» **Task**
Among the entries below, find the lines with "localparam" and copy them.

[Dataset entries]
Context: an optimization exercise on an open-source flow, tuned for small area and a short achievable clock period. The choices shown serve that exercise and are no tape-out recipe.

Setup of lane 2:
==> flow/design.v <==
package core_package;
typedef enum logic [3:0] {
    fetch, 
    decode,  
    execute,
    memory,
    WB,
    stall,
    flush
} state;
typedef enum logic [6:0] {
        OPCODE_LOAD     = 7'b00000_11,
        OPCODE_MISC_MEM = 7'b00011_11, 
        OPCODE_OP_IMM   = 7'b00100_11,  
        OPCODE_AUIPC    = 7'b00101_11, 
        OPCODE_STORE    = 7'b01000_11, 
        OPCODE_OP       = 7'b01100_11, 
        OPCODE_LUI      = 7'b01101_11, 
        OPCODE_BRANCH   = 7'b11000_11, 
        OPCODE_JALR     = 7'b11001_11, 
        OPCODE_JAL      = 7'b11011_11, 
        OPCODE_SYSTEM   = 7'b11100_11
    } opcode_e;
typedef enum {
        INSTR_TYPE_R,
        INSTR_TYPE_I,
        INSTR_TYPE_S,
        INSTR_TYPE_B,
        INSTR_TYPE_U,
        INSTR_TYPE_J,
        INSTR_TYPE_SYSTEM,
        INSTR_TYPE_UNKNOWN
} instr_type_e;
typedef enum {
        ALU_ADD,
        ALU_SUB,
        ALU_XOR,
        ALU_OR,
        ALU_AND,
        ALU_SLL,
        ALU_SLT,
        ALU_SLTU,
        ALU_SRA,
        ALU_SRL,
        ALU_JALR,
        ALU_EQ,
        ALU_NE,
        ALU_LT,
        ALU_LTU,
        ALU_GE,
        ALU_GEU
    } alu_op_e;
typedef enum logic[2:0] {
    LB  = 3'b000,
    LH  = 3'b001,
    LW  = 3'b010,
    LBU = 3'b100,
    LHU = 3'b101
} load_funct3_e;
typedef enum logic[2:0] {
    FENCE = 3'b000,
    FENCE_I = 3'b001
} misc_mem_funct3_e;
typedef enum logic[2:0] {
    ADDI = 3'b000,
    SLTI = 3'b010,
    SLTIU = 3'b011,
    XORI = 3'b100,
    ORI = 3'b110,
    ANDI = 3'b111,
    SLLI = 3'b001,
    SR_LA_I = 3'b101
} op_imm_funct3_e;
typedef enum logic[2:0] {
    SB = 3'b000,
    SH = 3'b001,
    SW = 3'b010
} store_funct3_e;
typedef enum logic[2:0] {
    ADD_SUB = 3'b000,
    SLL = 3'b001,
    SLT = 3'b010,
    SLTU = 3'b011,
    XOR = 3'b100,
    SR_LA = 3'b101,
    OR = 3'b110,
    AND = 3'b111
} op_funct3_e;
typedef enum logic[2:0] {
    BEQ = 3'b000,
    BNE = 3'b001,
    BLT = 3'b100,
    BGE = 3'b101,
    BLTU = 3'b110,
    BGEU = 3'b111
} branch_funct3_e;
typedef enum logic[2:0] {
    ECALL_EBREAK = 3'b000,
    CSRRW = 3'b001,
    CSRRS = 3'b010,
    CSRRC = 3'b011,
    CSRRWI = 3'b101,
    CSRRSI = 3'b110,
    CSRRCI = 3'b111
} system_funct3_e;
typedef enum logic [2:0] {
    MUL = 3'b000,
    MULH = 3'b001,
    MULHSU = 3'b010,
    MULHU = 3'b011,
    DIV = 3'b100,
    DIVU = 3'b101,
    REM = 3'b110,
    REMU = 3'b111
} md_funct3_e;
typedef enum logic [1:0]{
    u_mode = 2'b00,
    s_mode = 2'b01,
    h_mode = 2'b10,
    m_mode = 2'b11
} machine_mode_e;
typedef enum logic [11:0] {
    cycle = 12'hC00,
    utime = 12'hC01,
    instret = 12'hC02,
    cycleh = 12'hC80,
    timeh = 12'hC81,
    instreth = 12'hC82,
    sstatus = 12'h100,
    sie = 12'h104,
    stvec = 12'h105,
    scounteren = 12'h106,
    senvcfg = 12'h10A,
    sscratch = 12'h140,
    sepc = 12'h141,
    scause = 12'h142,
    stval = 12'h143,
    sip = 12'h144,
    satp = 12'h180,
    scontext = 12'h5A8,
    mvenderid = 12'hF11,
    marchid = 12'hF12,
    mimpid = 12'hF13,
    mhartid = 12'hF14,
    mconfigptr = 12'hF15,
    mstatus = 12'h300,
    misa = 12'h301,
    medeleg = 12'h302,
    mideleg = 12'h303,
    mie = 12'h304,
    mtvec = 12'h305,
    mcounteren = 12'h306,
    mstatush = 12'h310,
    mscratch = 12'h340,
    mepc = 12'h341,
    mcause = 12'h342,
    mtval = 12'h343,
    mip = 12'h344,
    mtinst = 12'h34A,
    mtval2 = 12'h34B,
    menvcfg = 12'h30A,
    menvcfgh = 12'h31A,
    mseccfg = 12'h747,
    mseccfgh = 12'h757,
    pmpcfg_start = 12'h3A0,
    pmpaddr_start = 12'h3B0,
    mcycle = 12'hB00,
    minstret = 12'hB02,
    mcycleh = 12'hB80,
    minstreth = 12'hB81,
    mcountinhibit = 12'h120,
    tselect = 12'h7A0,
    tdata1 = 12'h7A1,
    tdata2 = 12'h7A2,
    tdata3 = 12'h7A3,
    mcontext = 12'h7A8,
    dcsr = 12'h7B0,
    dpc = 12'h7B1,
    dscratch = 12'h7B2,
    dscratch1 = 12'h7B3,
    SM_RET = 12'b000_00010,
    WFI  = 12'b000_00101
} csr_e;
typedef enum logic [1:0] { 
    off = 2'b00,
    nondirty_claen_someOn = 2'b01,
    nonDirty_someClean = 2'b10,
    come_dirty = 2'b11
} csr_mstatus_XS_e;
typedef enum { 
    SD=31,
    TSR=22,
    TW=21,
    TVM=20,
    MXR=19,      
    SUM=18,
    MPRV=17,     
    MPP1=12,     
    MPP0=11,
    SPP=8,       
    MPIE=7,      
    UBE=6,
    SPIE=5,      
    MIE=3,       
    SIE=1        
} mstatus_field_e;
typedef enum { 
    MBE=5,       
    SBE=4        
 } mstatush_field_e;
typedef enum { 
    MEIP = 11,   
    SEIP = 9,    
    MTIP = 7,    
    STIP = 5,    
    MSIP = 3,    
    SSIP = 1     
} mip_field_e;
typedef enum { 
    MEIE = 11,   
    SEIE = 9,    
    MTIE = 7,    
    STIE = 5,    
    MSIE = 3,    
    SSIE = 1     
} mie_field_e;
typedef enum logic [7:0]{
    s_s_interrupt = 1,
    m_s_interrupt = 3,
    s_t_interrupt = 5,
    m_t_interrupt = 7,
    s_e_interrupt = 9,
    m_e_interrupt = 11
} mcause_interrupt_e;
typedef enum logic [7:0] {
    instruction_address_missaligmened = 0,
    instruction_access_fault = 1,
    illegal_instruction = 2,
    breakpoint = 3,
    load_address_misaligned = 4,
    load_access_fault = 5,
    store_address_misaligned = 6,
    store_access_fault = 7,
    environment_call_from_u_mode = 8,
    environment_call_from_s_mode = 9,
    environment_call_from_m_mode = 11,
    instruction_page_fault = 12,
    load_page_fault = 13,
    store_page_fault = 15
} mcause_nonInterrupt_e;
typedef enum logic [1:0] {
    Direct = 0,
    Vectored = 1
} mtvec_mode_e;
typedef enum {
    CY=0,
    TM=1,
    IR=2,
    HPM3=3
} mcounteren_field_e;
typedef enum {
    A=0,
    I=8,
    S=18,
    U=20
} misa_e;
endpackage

==

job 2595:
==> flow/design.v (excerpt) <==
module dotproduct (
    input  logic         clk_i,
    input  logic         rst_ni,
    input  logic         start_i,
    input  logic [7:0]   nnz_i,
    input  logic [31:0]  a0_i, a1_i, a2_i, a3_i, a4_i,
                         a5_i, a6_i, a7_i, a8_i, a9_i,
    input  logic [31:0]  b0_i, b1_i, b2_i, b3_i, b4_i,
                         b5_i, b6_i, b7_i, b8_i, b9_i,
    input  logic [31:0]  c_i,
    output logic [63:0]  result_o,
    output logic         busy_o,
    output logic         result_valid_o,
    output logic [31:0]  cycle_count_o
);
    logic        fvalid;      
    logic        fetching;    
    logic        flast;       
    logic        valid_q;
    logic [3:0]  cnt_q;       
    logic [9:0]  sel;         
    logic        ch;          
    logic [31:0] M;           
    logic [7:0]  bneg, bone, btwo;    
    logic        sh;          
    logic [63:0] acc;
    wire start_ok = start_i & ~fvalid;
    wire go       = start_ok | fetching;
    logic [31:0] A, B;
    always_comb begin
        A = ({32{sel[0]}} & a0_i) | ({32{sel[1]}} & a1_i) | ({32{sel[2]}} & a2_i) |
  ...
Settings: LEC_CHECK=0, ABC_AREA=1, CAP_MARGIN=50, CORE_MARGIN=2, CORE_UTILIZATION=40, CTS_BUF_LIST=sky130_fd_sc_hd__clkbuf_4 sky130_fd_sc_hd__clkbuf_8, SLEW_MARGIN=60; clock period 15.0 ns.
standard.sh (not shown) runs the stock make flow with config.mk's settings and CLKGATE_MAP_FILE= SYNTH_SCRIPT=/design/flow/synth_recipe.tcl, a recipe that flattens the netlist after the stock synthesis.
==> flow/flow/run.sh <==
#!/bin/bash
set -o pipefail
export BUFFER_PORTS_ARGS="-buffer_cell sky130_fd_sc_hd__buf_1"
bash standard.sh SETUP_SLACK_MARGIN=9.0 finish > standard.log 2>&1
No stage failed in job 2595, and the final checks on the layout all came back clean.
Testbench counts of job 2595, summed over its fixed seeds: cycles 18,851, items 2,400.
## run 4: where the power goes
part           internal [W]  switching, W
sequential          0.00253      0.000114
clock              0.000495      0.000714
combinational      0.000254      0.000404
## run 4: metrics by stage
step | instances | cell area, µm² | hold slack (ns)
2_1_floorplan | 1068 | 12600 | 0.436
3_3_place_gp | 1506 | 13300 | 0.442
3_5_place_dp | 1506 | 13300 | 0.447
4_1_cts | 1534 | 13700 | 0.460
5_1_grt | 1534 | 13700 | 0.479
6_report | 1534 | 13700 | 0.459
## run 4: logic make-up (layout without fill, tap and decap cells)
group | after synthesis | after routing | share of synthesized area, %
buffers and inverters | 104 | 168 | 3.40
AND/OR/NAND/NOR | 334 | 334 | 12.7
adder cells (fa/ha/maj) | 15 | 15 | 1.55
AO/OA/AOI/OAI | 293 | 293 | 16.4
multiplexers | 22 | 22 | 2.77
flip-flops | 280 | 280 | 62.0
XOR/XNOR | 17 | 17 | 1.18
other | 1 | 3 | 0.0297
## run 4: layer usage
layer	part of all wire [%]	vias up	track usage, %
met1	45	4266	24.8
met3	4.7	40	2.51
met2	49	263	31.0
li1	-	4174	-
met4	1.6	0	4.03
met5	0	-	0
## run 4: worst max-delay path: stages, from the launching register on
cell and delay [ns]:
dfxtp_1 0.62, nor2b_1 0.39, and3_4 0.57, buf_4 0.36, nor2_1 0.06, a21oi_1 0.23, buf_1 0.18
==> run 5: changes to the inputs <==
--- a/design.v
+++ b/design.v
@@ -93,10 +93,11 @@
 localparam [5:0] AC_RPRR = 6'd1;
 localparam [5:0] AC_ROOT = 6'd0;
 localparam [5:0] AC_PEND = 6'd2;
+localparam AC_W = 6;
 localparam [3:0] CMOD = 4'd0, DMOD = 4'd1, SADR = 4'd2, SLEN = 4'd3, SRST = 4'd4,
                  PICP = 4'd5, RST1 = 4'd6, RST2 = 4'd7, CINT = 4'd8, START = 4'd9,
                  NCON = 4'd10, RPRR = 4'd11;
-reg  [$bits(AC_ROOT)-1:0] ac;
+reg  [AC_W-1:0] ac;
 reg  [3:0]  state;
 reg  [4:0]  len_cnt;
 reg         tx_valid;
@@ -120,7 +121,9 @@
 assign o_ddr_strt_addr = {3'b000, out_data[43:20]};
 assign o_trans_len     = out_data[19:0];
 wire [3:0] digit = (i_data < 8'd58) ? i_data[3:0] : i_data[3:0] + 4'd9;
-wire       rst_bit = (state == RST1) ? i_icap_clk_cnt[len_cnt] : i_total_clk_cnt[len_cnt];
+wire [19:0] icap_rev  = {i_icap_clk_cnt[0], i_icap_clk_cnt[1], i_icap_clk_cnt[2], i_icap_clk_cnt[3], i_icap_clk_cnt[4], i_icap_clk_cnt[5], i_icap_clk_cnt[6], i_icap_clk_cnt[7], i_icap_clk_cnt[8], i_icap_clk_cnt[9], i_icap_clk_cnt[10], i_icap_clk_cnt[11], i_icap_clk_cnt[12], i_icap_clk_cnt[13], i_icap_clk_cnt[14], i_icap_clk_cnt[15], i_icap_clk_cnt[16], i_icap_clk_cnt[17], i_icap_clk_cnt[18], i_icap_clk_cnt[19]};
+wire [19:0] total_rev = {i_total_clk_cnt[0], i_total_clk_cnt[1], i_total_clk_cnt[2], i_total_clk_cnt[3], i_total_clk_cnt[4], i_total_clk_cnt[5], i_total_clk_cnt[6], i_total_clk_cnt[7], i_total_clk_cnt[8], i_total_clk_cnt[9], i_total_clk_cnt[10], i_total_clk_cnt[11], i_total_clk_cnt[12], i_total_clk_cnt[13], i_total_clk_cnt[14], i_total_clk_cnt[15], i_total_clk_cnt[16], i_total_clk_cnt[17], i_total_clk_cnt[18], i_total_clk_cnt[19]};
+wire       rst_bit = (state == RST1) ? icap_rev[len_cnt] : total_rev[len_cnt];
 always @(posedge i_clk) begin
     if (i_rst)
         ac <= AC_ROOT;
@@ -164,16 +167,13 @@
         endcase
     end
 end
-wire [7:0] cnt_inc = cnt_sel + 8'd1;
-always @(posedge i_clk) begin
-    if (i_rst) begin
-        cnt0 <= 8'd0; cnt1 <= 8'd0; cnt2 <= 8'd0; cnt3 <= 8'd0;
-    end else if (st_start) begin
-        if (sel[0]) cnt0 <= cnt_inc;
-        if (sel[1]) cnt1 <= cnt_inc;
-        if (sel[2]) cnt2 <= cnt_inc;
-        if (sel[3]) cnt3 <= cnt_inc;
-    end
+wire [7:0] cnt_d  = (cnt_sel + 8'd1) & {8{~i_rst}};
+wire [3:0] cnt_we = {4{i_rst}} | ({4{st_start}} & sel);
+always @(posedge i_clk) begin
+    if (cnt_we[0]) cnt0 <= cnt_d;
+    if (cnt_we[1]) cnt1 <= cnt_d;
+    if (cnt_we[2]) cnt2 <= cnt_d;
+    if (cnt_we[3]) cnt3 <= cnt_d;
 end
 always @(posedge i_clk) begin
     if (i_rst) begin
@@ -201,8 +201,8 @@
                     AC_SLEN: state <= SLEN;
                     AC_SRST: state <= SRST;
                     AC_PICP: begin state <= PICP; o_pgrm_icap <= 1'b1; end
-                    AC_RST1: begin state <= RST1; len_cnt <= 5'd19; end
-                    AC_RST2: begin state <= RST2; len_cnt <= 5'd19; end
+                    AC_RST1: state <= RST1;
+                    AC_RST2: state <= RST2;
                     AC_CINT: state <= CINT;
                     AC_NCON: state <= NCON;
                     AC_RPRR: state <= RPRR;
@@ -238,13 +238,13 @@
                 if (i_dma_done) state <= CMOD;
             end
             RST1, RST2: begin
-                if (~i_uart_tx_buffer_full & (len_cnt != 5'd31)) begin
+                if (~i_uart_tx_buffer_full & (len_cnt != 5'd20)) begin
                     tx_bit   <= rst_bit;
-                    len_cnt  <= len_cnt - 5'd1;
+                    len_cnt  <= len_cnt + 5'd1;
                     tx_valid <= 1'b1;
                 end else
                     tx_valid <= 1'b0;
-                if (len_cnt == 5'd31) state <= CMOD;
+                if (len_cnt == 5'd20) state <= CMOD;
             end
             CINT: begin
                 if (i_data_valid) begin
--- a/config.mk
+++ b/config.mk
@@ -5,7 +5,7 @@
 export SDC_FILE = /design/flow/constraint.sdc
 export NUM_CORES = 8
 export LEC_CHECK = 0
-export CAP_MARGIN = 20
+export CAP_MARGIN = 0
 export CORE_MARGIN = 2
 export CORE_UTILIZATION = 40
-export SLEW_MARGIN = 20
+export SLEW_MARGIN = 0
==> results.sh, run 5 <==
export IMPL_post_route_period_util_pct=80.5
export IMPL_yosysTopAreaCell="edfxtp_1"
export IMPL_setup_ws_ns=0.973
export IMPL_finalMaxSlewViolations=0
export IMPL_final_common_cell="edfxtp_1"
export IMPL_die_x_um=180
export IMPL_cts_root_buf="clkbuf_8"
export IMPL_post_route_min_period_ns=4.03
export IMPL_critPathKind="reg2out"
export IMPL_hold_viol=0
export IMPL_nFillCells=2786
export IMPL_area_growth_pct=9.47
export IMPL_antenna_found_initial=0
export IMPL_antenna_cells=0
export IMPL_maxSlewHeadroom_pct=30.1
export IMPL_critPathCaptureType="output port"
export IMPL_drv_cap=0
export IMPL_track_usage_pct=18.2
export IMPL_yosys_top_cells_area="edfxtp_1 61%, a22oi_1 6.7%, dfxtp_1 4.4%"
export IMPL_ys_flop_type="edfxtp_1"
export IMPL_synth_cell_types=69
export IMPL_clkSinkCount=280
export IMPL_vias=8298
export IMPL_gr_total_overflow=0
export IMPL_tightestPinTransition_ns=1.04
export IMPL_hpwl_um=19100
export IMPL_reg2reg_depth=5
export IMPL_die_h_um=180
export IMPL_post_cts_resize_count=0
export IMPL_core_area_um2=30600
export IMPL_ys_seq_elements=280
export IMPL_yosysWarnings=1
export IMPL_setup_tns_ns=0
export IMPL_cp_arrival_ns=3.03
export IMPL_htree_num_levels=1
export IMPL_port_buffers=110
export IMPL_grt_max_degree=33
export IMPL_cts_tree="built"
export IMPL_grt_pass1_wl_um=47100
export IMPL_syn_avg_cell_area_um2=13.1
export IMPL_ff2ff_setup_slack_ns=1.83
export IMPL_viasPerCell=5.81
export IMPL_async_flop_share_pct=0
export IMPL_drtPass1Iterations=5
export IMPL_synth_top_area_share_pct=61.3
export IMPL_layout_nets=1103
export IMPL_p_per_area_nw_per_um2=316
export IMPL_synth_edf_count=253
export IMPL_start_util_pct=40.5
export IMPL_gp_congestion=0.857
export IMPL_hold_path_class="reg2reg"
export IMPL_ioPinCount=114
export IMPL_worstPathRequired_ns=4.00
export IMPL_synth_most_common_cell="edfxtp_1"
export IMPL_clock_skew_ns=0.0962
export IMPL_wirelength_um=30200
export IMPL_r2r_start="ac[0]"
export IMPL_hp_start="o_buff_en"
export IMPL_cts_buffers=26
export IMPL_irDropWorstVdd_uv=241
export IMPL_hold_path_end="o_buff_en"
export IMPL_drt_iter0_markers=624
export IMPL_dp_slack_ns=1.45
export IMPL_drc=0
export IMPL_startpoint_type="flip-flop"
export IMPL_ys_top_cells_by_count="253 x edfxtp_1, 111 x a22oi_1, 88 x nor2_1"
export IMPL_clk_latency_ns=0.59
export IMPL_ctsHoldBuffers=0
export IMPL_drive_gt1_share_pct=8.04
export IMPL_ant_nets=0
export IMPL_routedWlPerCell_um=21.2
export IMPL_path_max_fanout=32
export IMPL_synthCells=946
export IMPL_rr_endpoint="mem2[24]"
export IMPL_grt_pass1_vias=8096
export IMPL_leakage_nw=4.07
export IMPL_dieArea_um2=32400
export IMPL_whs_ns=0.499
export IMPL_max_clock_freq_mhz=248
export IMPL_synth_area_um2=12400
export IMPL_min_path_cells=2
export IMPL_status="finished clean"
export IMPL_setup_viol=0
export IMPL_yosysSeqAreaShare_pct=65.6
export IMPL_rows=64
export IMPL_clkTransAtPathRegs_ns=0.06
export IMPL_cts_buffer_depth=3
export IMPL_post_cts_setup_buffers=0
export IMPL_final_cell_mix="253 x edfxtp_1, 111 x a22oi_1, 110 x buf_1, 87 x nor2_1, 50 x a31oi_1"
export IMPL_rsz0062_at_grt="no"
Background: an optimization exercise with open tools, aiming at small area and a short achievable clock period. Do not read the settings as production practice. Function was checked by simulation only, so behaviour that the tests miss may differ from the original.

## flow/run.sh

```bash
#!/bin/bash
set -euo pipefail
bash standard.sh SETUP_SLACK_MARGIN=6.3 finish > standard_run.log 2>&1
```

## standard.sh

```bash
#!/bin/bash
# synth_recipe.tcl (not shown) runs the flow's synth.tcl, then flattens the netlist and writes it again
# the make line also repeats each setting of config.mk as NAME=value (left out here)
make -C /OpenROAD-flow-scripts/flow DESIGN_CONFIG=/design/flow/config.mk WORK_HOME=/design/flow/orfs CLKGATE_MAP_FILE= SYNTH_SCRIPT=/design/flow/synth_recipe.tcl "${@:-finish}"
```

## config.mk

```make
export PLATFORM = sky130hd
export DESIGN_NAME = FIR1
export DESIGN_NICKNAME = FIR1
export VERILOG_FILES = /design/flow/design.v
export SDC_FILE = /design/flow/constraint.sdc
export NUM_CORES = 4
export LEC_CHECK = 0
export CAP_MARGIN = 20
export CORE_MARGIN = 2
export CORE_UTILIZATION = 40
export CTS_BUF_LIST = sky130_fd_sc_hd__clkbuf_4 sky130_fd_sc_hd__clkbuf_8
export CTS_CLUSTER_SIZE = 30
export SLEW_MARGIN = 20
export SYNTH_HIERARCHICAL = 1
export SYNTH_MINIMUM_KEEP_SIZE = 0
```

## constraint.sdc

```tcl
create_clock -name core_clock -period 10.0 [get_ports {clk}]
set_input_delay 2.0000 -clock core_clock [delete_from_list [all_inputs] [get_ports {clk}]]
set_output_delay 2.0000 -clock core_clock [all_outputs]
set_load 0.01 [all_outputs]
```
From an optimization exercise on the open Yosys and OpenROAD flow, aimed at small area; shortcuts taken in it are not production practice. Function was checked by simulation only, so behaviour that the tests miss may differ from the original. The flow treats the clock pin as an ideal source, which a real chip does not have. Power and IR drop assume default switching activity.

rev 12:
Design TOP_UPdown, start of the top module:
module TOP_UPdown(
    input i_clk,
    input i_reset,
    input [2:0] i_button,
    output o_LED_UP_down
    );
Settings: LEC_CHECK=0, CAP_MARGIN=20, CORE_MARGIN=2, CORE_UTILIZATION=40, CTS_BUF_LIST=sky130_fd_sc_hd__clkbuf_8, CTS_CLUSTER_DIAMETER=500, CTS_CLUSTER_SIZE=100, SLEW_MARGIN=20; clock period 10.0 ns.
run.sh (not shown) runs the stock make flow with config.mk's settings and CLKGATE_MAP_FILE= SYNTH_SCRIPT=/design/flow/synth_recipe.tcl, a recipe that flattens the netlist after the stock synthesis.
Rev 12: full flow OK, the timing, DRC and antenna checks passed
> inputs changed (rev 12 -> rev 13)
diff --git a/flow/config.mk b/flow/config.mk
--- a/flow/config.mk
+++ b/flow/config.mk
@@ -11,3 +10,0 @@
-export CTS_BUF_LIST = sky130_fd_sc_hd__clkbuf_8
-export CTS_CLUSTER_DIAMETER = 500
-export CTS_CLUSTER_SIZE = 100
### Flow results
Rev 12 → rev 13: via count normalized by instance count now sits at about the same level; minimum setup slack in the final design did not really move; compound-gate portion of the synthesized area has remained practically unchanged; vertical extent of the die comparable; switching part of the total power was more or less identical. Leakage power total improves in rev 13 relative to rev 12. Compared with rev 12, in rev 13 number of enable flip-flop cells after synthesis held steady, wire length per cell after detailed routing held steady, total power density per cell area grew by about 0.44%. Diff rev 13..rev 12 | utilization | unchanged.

» **Reply to the exercise**
 localparam [5:0] AC_RPRR = 6'd1;
 localparam [5:0] AC_ROOT = 6'd0;
 localparam [5:0] AC_PEND = 6'd2;
+localparam AC_W = 6;
 localparam [3:0] CMOD = 4'd0, DMOD = 4'd1, SADR = 4'd2, SLEN = 4'd3, SRST = 4'd4,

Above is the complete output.